② Dephosphorylation of CD73 on the cell membrane surface to NR (through the balance nucleoside transporter ENTs) into the cell, and then catalyzed by the NRK enzyme in the cytoplasm to NMN, enters the mitochondria and is utilized (mitochondrion without NRK) [4].

NAM is not only the precursor of NMN, but also the product of NAD+ hydrolyzed by CD38, which is depleted by NADase activity. Therefore, the synthesis, utilization and regeneration of NAD+ is a cycle involving intracellular and extracellular NMN/NR→NAD+→NAM→NMN.

The promotion of NAD+ by oral NMN

NMN is the precursor of NAD+, and its function is mainly reflected by NAD+ (nicotinamide adenine dinucleotide).

In the salvage synthesis pathway, nicotinamide riboside (NR) or nicotinamide (NAM) synthesizes nicotinamide mononucleotide (NMN) through NRK (nicotinamide riboside kinase) or NAMPT, NMNAT, and NMN synthesizes NAD+ through NMNAT1-3 enzymes .

PNP: purine nucleoside phosphorylase; NRK: nicotinamide riboside kinase; QPRT: quinolinic acid phosphoribosyltransferase NAPRT: nicotinic acid phosphoribosyltransferase; NAMPT: nicotinamide phosphoribosyltransferase; NMNAT: nicotinamide mononuclear adenylate adenylyltransferase

Although the complete structure of NMN cannot be detected in the serum, oral administration of NMN can still quickly (15min) increase the NAD+ levels of female and male mice[5]:

Liver, pancreas, white adipose tissue NMN, NAD+ levels

The role of NMN

NMN mainly plays a role by converting into NAD+. NAD+ is also known as coenzyme I, and its full name is nicotinamide adenine dinucleotide.

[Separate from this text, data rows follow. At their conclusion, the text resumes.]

--- src/rtl/rv32i_pkg.sv ---
// Shared RV32I encodings: opcodes, sequencer states, datapath select codes
// and trap causes. The decoder and datapath import the same constants.
package rv32i_pkg;

    // Base opcodes (inst[6:0])
    localparam logic [6:0] OPC_LOAD   = 7'b0000011;
    localparam logic [6:0] OPC_FENCE  = 7'b0001111;
    localparam logic [6:0] OPC_OPIMM  = 7'b0010011;
    localparam logic [6:0] OPC_AUIPC  = 7'b0010111;
    localparam logic [6:0] OPC_STORE  = 7'b0100011;
    localparam logic [6:0] OPC_OP     = 7'b0110011;
    localparam logic [6:0] OPC_LUI    = 7'b0110111;
    localparam logic [6:0] OPC_BRANCH = 7'b1100011;
    localparam logic [6:0] OPC_JALR   = 7'b1100111;
    localparam logic [6:0] OPC_JAL    = 7'b1101111;
    localparam logic [6:0] OPC_SYSTEM = 7'b1110011;

    // Sequencer states; the encoding is visible on the debug state port
    typedef enum logic [2:0] {
        ST_FETCH  = 3'd0,
        ST_DECODE = 3'd1,
        ST_EXEC   = 3'd2,
        ST_MEM    = 3'd3,
        ST_WB     = 3'd4,
        ST_TRAP   = 3'd5
    } state_t;

    // Instruction classes the sequencer distinguishes
    typedef enum logic [3:0] {
        CL_ILLEGAL,
        CL_OP,
        CL_OPIMM,
        CL_LUI,
        CL_AUIPC,
        CL_BRANCH,
        CL_JAL,
        CL_JALR,
        CL_LOAD,
        CL_STORE,
        CL_FENCE,
        CL_SYSTEM
    } op_class_t;

    // Next-PC source
    localparam logic [1:0] PC_SEL_PLUS4 = 2'd0;
    localparam logic [1:0] PC_SEL_IMM   = 2'd1;
    localparam logic [1:0] PC_SEL_ALU   = 2'd2;

    // Register write-back source
    localparam logic [1:0] WB_SEL_ALU  = 2'd0;
    localparam logic [1:0] WB_SEL_MEM  = 2'd1;
    localparam logic [1:0] WB_SEL_PC4  = 2'd2;
    localparam logic [1:0] WB_SEL_UIMM = 2'd3;

    // Immediate format
    localparam logic [2:0] IMM_SEL_I = 3'd0;
    localparam logic [2:0] IMM_SEL_S = 3'd1;
    localparam logic [2:0] IMM_SEL_B = 3'd2;
    localparam logic [2:0] IMM_SEL_U = 3'd3;
    localparam logic [2:0] IMM_SEL_J = 3'd4;

    // Trap causes
    localparam logic [1:0] CAUSE_NONE    = 2'd0;
    localparam logic [1:0] CAUSE_ILLEGAL = 2'd1;
    localparam logic [1:0] CAUSE_TIMEOUT = 2'd2;
    localparam logic [1:0] CAUSE_ECALL   = 2'd3;

    // Map an opcode to its sequencing class; anything unlisted is illegal
    function automatic op_class_t classify(input logic [6:0] opc);
        op_class_t cls;
        case (opc)
            OPC_OP:     cls = CL_OP;
            OPC_OPIMM:  cls = CL_OPIMM;
            OPC_LUI:    cls = CL_LUI;
            OPC_AUIPC:  cls = CL_AUIPC;
            OPC_BRANCH: cls = CL_BRANCH;
            OPC_JAL:    cls = CL_JAL;
            OPC_JALR:   cls = CL_JALR;
            OPC_LOAD:   cls = CL_LOAD;
            OPC_STORE:  cls = CL_STORE;
            OPC_FENCE:  cls = CL_FENCE;
            OPC_SYSTEM: cls = CL_SYSTEM;
            default:    cls = CL_ILLEGAL;
        endcase
        return cls;
    endfunction

endpackage
File: config.mk
export PLATFORM = sky130hd
export DESIGN_NAME = operand_fetch
export DESIGN_NICKNAME = d
export VERILOG_FILES = /design/src/rtl/operand_fetch.sv
export SDC_FILE = /design/constraint.sdc
export NUM_CORES = 1
export LEC_CHECK = 0
export ABC_AREA = 1
export BUFFER_PORTS_ARGS = -buffer_cell sky130_fd_sc_hd__buf_2
export CAP_MARGIN = 20
export CELL_PAD_IN_SITES_DETAIL_PLACEMENT = 1
export CELL_PAD_IN_SITES_GLOBAL_PLACEMENT = 1
export CORE_UTILIZATION = 33
export CTS_CLUSTER_DIAMETER = 150
export DETAILED_ROUTE_END_ITERATION = 7
export PLACE_DENSITY = 0.84
export SYNTH_ARGS = -nofsm -noshare
export SYNTH_HDL_FRONTEND = slang
export SYNTH_SLANG_ARGS = --single-unit
File: constraint.sdc
create_clock -name clk -period 1.7 [get_ports clk]
set_clock_uncertainty 0.2 [all_clocks]
set_input_delay 0.255 -clock clk [delete_from_list [all_inputs] [get_ports clk]]
set_output_delay 0.255 -clock clk [all_outputs]
set_load 0.05 [all_outputs]
File: src/rtl/operand_fetch.sv
// operand_fetch: indirect operand fetch, reads pointer mem[pc] then operand mem[pointer]
// Ports:
//   clk, rst                      rising-edge clock, synchronous active-high reset
//   start, pc, ready              fetch request from the sequencer (accepted only while ready)
//   valid, ack                    result handshake, result held until ack
//   opnd_addr, opnd_data, err     operand address, signed operand, read timeout flag
//   mem_rd_en, mem_addr           one-cycle memory read request
//   mem_rd_data, mem_rd_valid     memory read response
// Optional build macro OPERAND_FETCH_TIMEOUT_EN adds a per-read wait limit of TIMEOUT cycles.
module operand_fetch #(
    parameter int WIDTH      = 8,
    parameter int ADDR_WIDTH = 8,
    parameter int TIMEOUT    = 15
) (
    input  logic                  clk,
    input  logic                  rst,
    input  logic                  start,
    input  logic [ADDR_WIDTH-1:0] pc,
    output logic                  ready,
    output logic                  valid,
    input  logic                  ack,
    output logic [ADDR_WIDTH-1:0] opnd_addr,
    output logic [WIDTH-1:0]      opnd_data,
    output logic                  err,
    output logic                  mem_rd_en,
    output logic [ADDR_WIDTH-1:0] mem_addr,
    input  logic [WIDTH-1:0]      mem_rd_data,
    input  logic                  mem_rd_valid
);
    typedef enum logic [2:0] {IDLE, REQ_PTR, WAIT_PTR, REQ_OPND, WAIT_OPND, DONE} state_t;
    state_t                state_q, state_d;
    logic [ADDR_WIDTH-1:0] pc_q, pc_d, opnd_addr_q, opnd_addr_d, ptr;
    logic [WIDTH-1:0]      opnd_data_q, opnd_data_d;
    logic                  waiting, expired;
    assign waiting   = state_q == WAIT_PTR || state_q == WAIT_OPND;
    assign ready     = state_q == IDLE;
    assign valid     = state_q == DONE;
    assign mem_rd_en = state_q == REQ_PTR || state_q == REQ_OPND;
    assign mem_addr  = state_q == REQ_PTR ? pc_q : state_q == REQ_OPND ? opnd_addr_q : '0;
    assign opnd_addr = opnd_addr_q;
    assign opnd_data = opnd_data_q;
    // The pointer is an unsigned address: zero-extend narrow data words, truncate wide ones.
    generate
        if (ADDR_WIDTH > WIDTH) begin : g_zext
            assign ptr = {{(ADDR_WIDTH-WIDTH){1'b0}}, mem_rd_data};
        end else begin : g_trunc
            assign ptr = mem_rd_data[ADDR_WIDTH-1:0];
        end
    endgenerate
`ifdef OPERAND_FETCH_TIMEOUT_EN
    localparam int CW = $clog2(TIMEOUT + 1);
    logic [CW-1:0] cnt_q, cnt_d;
    logic          err_q, err_d;
    // Counter is zero in every non-wait state, so it is already clear on entering WAIT_*.
    assign expired = waiting && !mem_rd_valid && cnt_q == CW'(TIMEOUT - 1);
    assign err     = err_q;
    always_comb begin
        cnt_d = waiting && !mem_rd_valid ? cnt_q + CW'(1) : '0;
        err_d = expired ? 1'b1 : (state_q == DONE && ack) ? 1'b0 : err_q;
    end
    always_ff @(posedge clk) begin
        if (rst) begin
            cnt_q <= '0;
            err_q <= 1'b0;
        end else begin
            cnt_q <= cnt_d;
            err_q <= err_d;
        end
    end
`else
    assign expired = 1'b0;
    assign err     = 1'b0;
`endif
    always_comb begin
        state_d     = state_q;
        pc_d        = pc_q;
        opnd_addr_d = opnd_addr_q;
        opnd_data_d = opnd_data_q;
        case (state_q)
            IDLE: begin
                pc_d    = start ? pc : pc_q;
                state_d = start ? REQ_PTR : IDLE;
            end
            REQ_PTR:  state_d = WAIT_PTR;
            WAIT_PTR: begin
                if (mem_rd_valid) begin
                    opnd_addr_d = ptr;
                    state_d     = REQ_OPND;
                end else if (expired) begin
                    opnd_addr_d = '0;
                    opnd_data_d = '0;
                    state_d     = DONE;
                end
            end
            REQ_OPND: state_d = WAIT_OPND;
            WAIT_OPND: begin
                if (mem_rd_valid || expired) begin
                    opnd_data_d = mem_rd_valid ? mem_rd_data : '0;
                    state_d     = DONE;
                end
            end
            DONE:     state_d = ack ? IDLE : DONE;
            default:  state_d = IDLE;
        endcase
    end
    always_ff @(posedge clk) begin
        if (rst) begin
            state_q     <= IDLE;
            pc_q        <= '0;
            opnd_addr_q <= '0;
            opnd_data_q <= '0;
        end else begin
            state_q     <= state_d;
            pc_q        <= pc_d;
            opnd_addr_q <= opnd_addr_d;
            opnd_data_q <= opnd_data_d;
        end
    end
endmodule

After elaboration in Yosys (flattened, before gate mapping)
Index checks and enable logic that the tools add are counted.

cells by class
  equality and inequality tests = 7
  multiplexer cells = 7
  reductions and logical operators = 6

operator list
  kind                                                 number
  one-hot mux 3 bit (6 select lines)                   1
  two-way mux 8 bit                                    2
  two-way mux 3 bit                                    3
  AND reduction 2 bit                                  4
  equality test 3 x 2 -> 1 bit, second input constant  2
  equality test 3 bit, second input constant           2
  != test 2 bit, second input constant                 2
  equality test 3 x 1 -> 1 bit, second input constant  1
  logical NOT 3 bit                                    1
  logical OR 1 bit                                     1
  two-way mux 1 bit                                    1

storage, ports and cells
  word-level logic and storage cells = 24
  register bits = 27
  output and inout bits = 28

Logic depth before layout (Yosys ltp)
  word-level depth = 3
  mapped depth = 6
  mapped depth without buffers = 5

Worst setup path after synthesis
OpenSTA, ideal clock, no wires.

  path type = register to output
  from = register state_q[2]
  to = output port valid
  required time = 1,245 ps
  path slack = -396 ps
  path buffers = 1
  arrival = 1,641 ps
  cell stages (with the launch flop) = 4
  cell sequence = dfxtp_1 -> buf_6 -> inv_1 -> nor3_1

on the way
  cells in the longest elaborated chain, start to end = 1

ends and longest elaborated chain
  what                      line  source
  start: declaration        31    state_t state_q, state_d;
  start signal: assignment  113   state_q <= state_d;
  equality test 3 bit       37    assign valid = state_q == DONE;
  end: declaration          20    output logic valid,

No other way between the ends.

Worst setup path after layout
  from = register state_q[0]
  to = output port mem_addr[0]

on the way
  cells in the longest elaborated chain, start to end = 3
  elaborated cells on any way between the ends = 4
  those cells by class = 2 x eq/ne; 2 x mux

ends and longest elaborated chain
  what                          line  source
  equality test 3 x 2 -> 1 bit  39    assign mem_addr = state_q == REQ_PTR ? pc_q : state_q == REQ_OPND ? opnd_addr_q : '0;
  two-way mux 8 bit             39
  two-way mux 8 bit (*)         39
  end: declaration              26    output logic [ADDR_WIDTH-1:0] mem_addr,

Mark *: on every way between the ends. The rest lies on a longest branch, timed or not.

==> metrics.md <==
| Metric | Value |
|---|---|
| Clk root buf | clkbuf_8 |
| Worst VDD drop | 0.000383 V |
| Post-Layout Cell Count | 267 |
| Clk pin slew, worst setup/hold paths | 90 ps |
| GPL Wtd Cong | 0.760 |
| Final core occ | 52.5% |
| Port-buffer cells | 47 |
| Leak | 0.000744 µW |
| Setup WS post-layout | -49.8 ps |
| Vias/cell | 5.03 |
| Row Count | 21 |
| Mapped Cells | 165 |
| Ant. Diodes | 0 |
| Failing checks | negative setup slack |
| Syn avg cell area | 7.55 µm² |
| RSZ-0062 raised after global routing | yes |
| Number of synthesized register bits | 27 |
| Routed WL | 4340 µm |
| R2r endpoint | state_q[0]$_SDFFE_PP0P_ |
| Worst Hold Depth | 3 |
| Switching power | 666 µW |
| Cell variety after synth | 21 |
| Die span in x | 63.4 µm |
| HP Class | primary input to flip-flop |
| Setup-failing EPs final | 10 |
| CP Class | flip-flop to output pin |
| Post-synthesis sequential area ratio | 43.4% |
| CP Max Fanout | 5 |
| Worst-Skew Late Latency | 270 ps |
| GRT Total Usage | 19.9% |
| Htree depth | 1 |
| Total gr overflow | 0 |
| PD cells | 965 mW/mm² |
| Hold Path Origin | pc[6] |
| Area after DPL | 0.00153 mm² |
| Core area | 0.00347 mm² |
| Antenna Violating Nets Remaining | 0 |
| # DRC | 0 |
| Critical path arrival | 1290 ps |
| Layout area overhead | 46.2% |
| Max Fclk | 0.571 GHz |
| Critical Path Start Type | flip-flop |
| # IOs | 49 |
| Logic gate share of total power | 37.3% |
| Power Total | 1760 µW |
| Min Tclk post-route | 1750 ps |
| Int Power | 1090 µW |
| Sw Ratio | 37.9% |
| Largest net degree at the start of global routing | 19 |
| Syn. warnings | 0 |
| RR Startpoint | state_q[1]$_SDFFE_PP0P_ |
| Final Hold Vio Count | 0 |
| Die Span Y | 63.4 µm |
| Fin crit share | 103% |
| CTS tree | yes |
| R2R Setup Slk | 210 ps |
| TritonRoute pass-1 iters | 4 |
| Worst Hold End | pc_q[6]$_SDFFE_PP0P_ |
| DR WL/cell | 16.3 µm |
| Max-slew violation count | 0 |
| Final instance area | 0.00182 mm² |
| Layout fillers | 439 |
| Vias | 1342 |
| Clock group share of total power | 21.0% |
| Worst hold slack | 37.1 ps |
| Nets@finish | 243 |
| Post-Syn Area | 0.00124 mm² |
| Initial Util | 35.9% |
| Clock sinks | 27 |
| Starting DRT DRC Count | 63 |
| Part of the power in registers | 41.7% |
| WP data required | 1240 ps |
| # placed instances | 256 |
| Initial antenna violation count | 0 |
| Max clock buf depth | 2 |
| Detail Placement HPWL | 2590 µm |
| Crit end category | output pin |
| Total CTS buffers | 3 |
| Number of global-route vias before repair | 1279 |
| Status | complete, but fails checks |
| R2R depth | 6 |
| First-pass GRT wire length | 6130 µm |
| Share of layout cells above drive strength 1 | 39.4% |
| Max_cap viols | 0 |
| Die area | 0.00402 mm² |
| Synthesized net count | 186 |
how the worst max path moves through the flow:
stage / start / to / cells after the start
2_1_floorplan: state_q[2]$_SDFFE_PP0P_ / mem_addr[0] / 4
3_3_place_gp: state_q[2]$_SDFFE_PP0P_ / mem_addr[0] / 4
3_5_place_dp: state_q[2]$_SDFFE_PP0P_ / mem_addr[0] / 4
4_1_cts: state_q[2]$_SDFFE_PP0P_ / mem_addr[7] / 4
5_1_grt: state_q[0]$_SDFFE_PP0P_ / valid / 4
6_report: state_q[0]$_SDFFE_PP0P_ / mem_addr[0] / 3
power by group through the flow:
stage,Sequential [µW],Combinational [µW],Clock [µW]
2_1_floorplan,752,349,0
3_3_place_gp,721,501,0
3_5_place_dp,722,507,0
4_1_cts,722,541,371
5_1_grt,739,699,406
6_report,733,655,370
per-stage QoR:
step           worst slack (ps)  TNS, ps
6_report                  -49.8     -273
5_1_grt                   -96.5     -777
4_1_cts                   -16.1    -44.4
3_5_place_dp               73.0        0
3_3_place_gp                136        0
2_1_floorplan              -280    -2240
cell type report:
| cell class | count | area [µm²] | share of cell area, % |
|---|---|---|---|
| well taps | 46 | 57.6 | 3.16 |
| flip-flops and latches | 27 | 549 | 30.2 |
| inverters | 25 | 104 | 5.70 |
| clock buffers | 4 | 45.0 | 2.47 |
| multi-input cells | 106 | 651 | 35.7 |
| repair buffers | 59 | 414 | 22.7 |
flip-flops by register name (all words and copies together), names as in the netlist:
register / cells
pc_q: 8
state_q: 3
opnd_addr: 8
opnd_data: 8
cells in the mapped netlist, drive strengths merged:
master / instances / share of area, %
dfxtp: 27 / 43
inv: 23 / 6.9
clkbuf: 5 / 2.4
a21oi: 25 / 10
conb: 1 / 0.30
nand4: 2 / 1.0
o22ai: 8 / 4.0
buf: 3 / 2.4
clkinv: 2 / 0.80
nand2: 46 / 14
nor2: 5 / 3.4
nand3: 16 / 9.6
nor3: 2 / 1.7
cell usage in the layout (no fill, tap or decap), types with 2 or more instances in the layout:
cell type / count
a21oi_1: 25
buf_2: 36
buf_4: 9
buf_6: 13
clkbuf_8: 3
clkinv_2: 2
dfxtp_1: 24
dfxtp_4: 2
inv_1: 21
nand2_1: 46
nand3_1: 11
nand3_4: 5
nand4_1: 2
nor2_1: 3
o22ai_2: 6
o22ai_4: 2
metal layers:
| layer | GRT usage, % | routed length, µm | vias to the layer above |
|---|---|---|---|
| met5 | 0 | 0 | - |
| met4 | 8.81 | 84 | 0 |
| met3 | 2.17 | 128 | 8 |
| met2 | 33.0 | 2340 | 35 |
| met1 | 25.9 | 1800 | 652 |
| li1 | - | - | 647 |
logic make-up (layout without fill, tap and decap cells):
group	after synthesis	in the layout	synth area share (%)
AOI/OAI and AO/OA	33	33	14.1
buffers and inverters	33	88	12.6
DFF	27	27	43.4
other	1	1	0.301
and+or+nand+nor	71	72	29.6
critical path, cell delays in order, from the launching register on:
cell and delay [ps]:
dfxtp_4 430, nand3_4 180, o22ai_4 220, buf_6 190
what timing repair did:
| action | in CTS | in global routing |
|---|---|---|
| hold buffers | 0 | 0 |
| pin swaps | 0 | 2 |
| gates cloned | 1 | 0 |
| gates resized for setup | 22 | 27 |
| endpoints found under the setup margin | 11 | 11 |
| setup buffers | 0 | 6 |
| hold endpoints to repair | 0 | 0 |
Note: power is estimated with default switching activity, not from simulation.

It is widely distributed in all cells of the human body and participates in thousands of biocatalytic reactions. It is an essential coenzyme in the human body. .

Declining NAD+ during aging is considered a major cause of disease and disability, such as hearing and vision loss, cognitive and motor dysfunction, immune deficiency, arthritis due to dysregulated autoimmune inflammatory responses, metabolic disorders, and cardiovascular disease.

Therefore, NMN supplementation increases NAD+ content in the body, thereby delaying, improving, and preventing various aging-related phenotypes, or age-induced metabolic disorders and senile diseases.

A. NAD+ and circadian rhythm

The NAD+-dependent deacetylase SIRT1 acts as a bridge between circadian rhythm and metabolism by linking the enzymatic feedback loop regulating the NAD+ salvage pathway and the circadian transcription-translation feedback loop.

NAD+ regulates the biological clock through SIRT1. SIRT1 deacetylates BMAL1 and PER2, which is antagonistic to the acetylation function of CLOCK, so SIRT1 can inhibit the transcription of clock genes mediated by CLOCK-BMAL1. Therefore, NAD+ affects the deacetylation activity of SIRT1 through its own level, which in turn affects the expression of a series of circadian clock-related proteins including NAMPT [6].

Biological clock regulation is associated with many diseases, including but not limited to sleep disorders, diabetes, and tumors. Many pathological processes are triggered by circadian clock disturbances, which may come from genetics or the environment. All in all, keeping the circadian clock working normally plays an important role in maintaining health.

B. NAD+ and nervous system

Sirtuins are nicotinamide adenine dinucleotide (NAD+)-dependent deacylases traditionally associated with caloric restriction and aging in mammals. These proteins also play an important role in maintaining the health of neurons during.